Llega el frío por la madrugada y se queda hasta bien
empezado el día, los armarios se visten de invierno y los árboles se tornan
nudistas llenando de ropa las aceras. Con los textos ocurre lo mismo, no es que
no quiera… sino que no puedo. Ahora sólo rompe el silencio el castañear de las
ideas y el crepitar de las hojas del suelo mientras los folios se amontonan en
la mesa sin que la tinta alcance siquiera sus márgenes.
No hay maldición alguna, ni es una enfermedad contagiosa ni congénita…

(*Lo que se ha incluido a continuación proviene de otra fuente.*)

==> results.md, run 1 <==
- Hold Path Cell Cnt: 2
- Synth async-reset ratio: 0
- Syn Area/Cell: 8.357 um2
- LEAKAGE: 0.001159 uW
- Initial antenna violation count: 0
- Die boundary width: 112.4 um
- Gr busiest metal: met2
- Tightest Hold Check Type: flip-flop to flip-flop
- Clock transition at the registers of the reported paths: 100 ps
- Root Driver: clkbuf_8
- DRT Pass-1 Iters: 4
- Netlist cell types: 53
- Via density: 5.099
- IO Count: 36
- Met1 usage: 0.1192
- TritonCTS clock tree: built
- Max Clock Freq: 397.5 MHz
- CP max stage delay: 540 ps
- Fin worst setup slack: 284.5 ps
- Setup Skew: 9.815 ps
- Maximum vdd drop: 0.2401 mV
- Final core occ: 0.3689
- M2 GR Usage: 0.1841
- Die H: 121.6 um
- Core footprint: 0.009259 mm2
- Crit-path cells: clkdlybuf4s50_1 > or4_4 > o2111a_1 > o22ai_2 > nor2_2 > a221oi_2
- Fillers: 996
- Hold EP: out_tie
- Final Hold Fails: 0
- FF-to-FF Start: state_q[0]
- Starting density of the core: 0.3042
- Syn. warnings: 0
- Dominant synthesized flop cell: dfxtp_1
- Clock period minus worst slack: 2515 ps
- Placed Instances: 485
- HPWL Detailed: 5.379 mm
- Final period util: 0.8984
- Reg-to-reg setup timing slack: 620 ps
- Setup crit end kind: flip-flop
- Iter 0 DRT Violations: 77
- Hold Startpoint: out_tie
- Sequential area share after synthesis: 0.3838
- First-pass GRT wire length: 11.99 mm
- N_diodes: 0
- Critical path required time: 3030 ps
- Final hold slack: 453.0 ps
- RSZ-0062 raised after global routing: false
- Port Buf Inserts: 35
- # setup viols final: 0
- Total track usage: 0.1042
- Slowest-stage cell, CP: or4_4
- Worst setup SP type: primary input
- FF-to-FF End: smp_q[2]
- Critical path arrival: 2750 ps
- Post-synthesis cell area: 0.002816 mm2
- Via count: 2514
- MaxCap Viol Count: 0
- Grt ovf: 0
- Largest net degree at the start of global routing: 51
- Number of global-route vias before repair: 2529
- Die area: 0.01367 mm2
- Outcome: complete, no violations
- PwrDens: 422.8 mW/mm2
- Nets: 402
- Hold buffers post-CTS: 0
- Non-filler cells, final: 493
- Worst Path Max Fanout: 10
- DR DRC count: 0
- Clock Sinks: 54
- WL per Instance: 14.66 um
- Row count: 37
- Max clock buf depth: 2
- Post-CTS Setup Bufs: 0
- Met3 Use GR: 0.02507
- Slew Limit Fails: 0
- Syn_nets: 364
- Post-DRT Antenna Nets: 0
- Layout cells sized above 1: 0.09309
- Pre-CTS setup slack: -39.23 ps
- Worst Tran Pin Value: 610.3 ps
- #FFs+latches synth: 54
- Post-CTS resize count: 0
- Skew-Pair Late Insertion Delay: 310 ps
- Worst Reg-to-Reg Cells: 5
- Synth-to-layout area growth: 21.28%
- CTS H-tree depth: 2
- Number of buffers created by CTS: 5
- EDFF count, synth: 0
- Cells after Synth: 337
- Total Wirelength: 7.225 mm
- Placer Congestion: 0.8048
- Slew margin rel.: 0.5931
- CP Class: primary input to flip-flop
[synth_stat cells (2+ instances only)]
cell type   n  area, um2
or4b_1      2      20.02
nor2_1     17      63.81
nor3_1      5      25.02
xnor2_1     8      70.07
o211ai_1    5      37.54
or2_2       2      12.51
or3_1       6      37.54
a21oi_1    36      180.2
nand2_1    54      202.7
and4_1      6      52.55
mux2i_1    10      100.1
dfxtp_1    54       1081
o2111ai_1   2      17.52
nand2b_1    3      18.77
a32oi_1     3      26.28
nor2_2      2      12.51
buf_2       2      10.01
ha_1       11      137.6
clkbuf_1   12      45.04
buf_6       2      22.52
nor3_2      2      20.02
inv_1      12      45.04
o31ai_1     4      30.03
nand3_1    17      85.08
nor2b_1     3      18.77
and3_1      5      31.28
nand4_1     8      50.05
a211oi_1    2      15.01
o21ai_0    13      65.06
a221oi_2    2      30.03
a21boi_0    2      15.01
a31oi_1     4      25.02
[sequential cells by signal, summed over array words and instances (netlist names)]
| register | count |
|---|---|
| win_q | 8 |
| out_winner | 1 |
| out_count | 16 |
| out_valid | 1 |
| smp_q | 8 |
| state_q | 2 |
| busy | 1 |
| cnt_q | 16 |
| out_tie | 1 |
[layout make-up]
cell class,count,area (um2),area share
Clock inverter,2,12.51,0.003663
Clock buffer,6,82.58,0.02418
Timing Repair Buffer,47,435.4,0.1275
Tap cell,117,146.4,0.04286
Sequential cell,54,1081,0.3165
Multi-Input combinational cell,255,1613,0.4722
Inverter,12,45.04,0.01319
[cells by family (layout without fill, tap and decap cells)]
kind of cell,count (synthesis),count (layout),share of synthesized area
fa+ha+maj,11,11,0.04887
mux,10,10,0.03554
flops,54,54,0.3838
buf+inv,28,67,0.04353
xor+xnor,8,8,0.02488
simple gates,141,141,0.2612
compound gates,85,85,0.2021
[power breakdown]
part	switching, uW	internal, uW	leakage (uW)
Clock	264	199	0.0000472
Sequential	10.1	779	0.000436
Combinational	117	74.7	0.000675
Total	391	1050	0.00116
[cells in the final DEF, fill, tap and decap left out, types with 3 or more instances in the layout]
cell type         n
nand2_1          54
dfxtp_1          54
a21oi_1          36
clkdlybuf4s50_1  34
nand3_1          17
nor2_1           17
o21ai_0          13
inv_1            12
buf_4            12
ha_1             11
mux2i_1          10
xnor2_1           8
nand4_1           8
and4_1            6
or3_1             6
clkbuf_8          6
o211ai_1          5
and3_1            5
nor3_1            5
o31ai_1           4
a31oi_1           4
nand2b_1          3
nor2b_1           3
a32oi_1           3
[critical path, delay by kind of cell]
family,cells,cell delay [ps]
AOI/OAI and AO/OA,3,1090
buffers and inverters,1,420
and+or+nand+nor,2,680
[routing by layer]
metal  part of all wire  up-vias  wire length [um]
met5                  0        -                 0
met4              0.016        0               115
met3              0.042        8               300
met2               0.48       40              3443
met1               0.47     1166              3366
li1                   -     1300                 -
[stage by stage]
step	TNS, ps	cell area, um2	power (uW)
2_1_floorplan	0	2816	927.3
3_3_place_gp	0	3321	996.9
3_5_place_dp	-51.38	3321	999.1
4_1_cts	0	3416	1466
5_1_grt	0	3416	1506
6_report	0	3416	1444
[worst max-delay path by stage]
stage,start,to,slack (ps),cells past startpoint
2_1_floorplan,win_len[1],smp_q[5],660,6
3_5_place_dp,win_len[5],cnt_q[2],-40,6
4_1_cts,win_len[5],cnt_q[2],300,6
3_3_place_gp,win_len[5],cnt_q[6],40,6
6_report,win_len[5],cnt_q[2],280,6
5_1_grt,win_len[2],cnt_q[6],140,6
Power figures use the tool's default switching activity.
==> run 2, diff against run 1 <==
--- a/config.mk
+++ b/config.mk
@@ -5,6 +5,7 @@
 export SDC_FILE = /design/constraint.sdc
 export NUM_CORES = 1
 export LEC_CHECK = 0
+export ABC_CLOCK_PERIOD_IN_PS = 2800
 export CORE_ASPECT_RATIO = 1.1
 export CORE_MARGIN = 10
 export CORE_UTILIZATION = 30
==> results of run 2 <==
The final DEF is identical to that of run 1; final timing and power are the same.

sucede como le pasa a las hogueras, cuando se acaba el fuego llega lentamente el
momento de hibernar y hasta que no se enciende de nuevo una llama en un sitio
donde pueda agarrarse, todo lo que empieza tímidamente se evapora entre una
densa humareda, demasiado húmeda como para prenderse por lo que se pierde entre
las sombras heladas. Y sigue esperando escondida en algún rincón inhóspito
donde se reúnen las demás decepciones.
Pero siempre germina un día que amanece con una calida
sonrisa y el fresco cielo rompe a llorar quizás dolido de no haber conseguido
poner fin a este largo verano… vertiendo de esta manera sus frías lagrimas que
limpian del cielo toda esa maldita basura gaseosa que desde el cielo debilita
sin distinciones a todo ser vivo, y sigue lloviendo algunas tardes y muchas
noches hasta que el firmamento se limpia de nubes negras y en su raso helado se
distinguen todas esas historias desechadas que en medio de la tormenta han
encontrado su sitio. Y ves conejos y dragones… también árboles y decenas de ardillas
y entre toda esa fauna escrita entre líneas aparece la locura que en cada ojo
fabrica su propio cuento que contarle de noche la bestia de la caverna que esta
dentro del pecho descansando placidamente.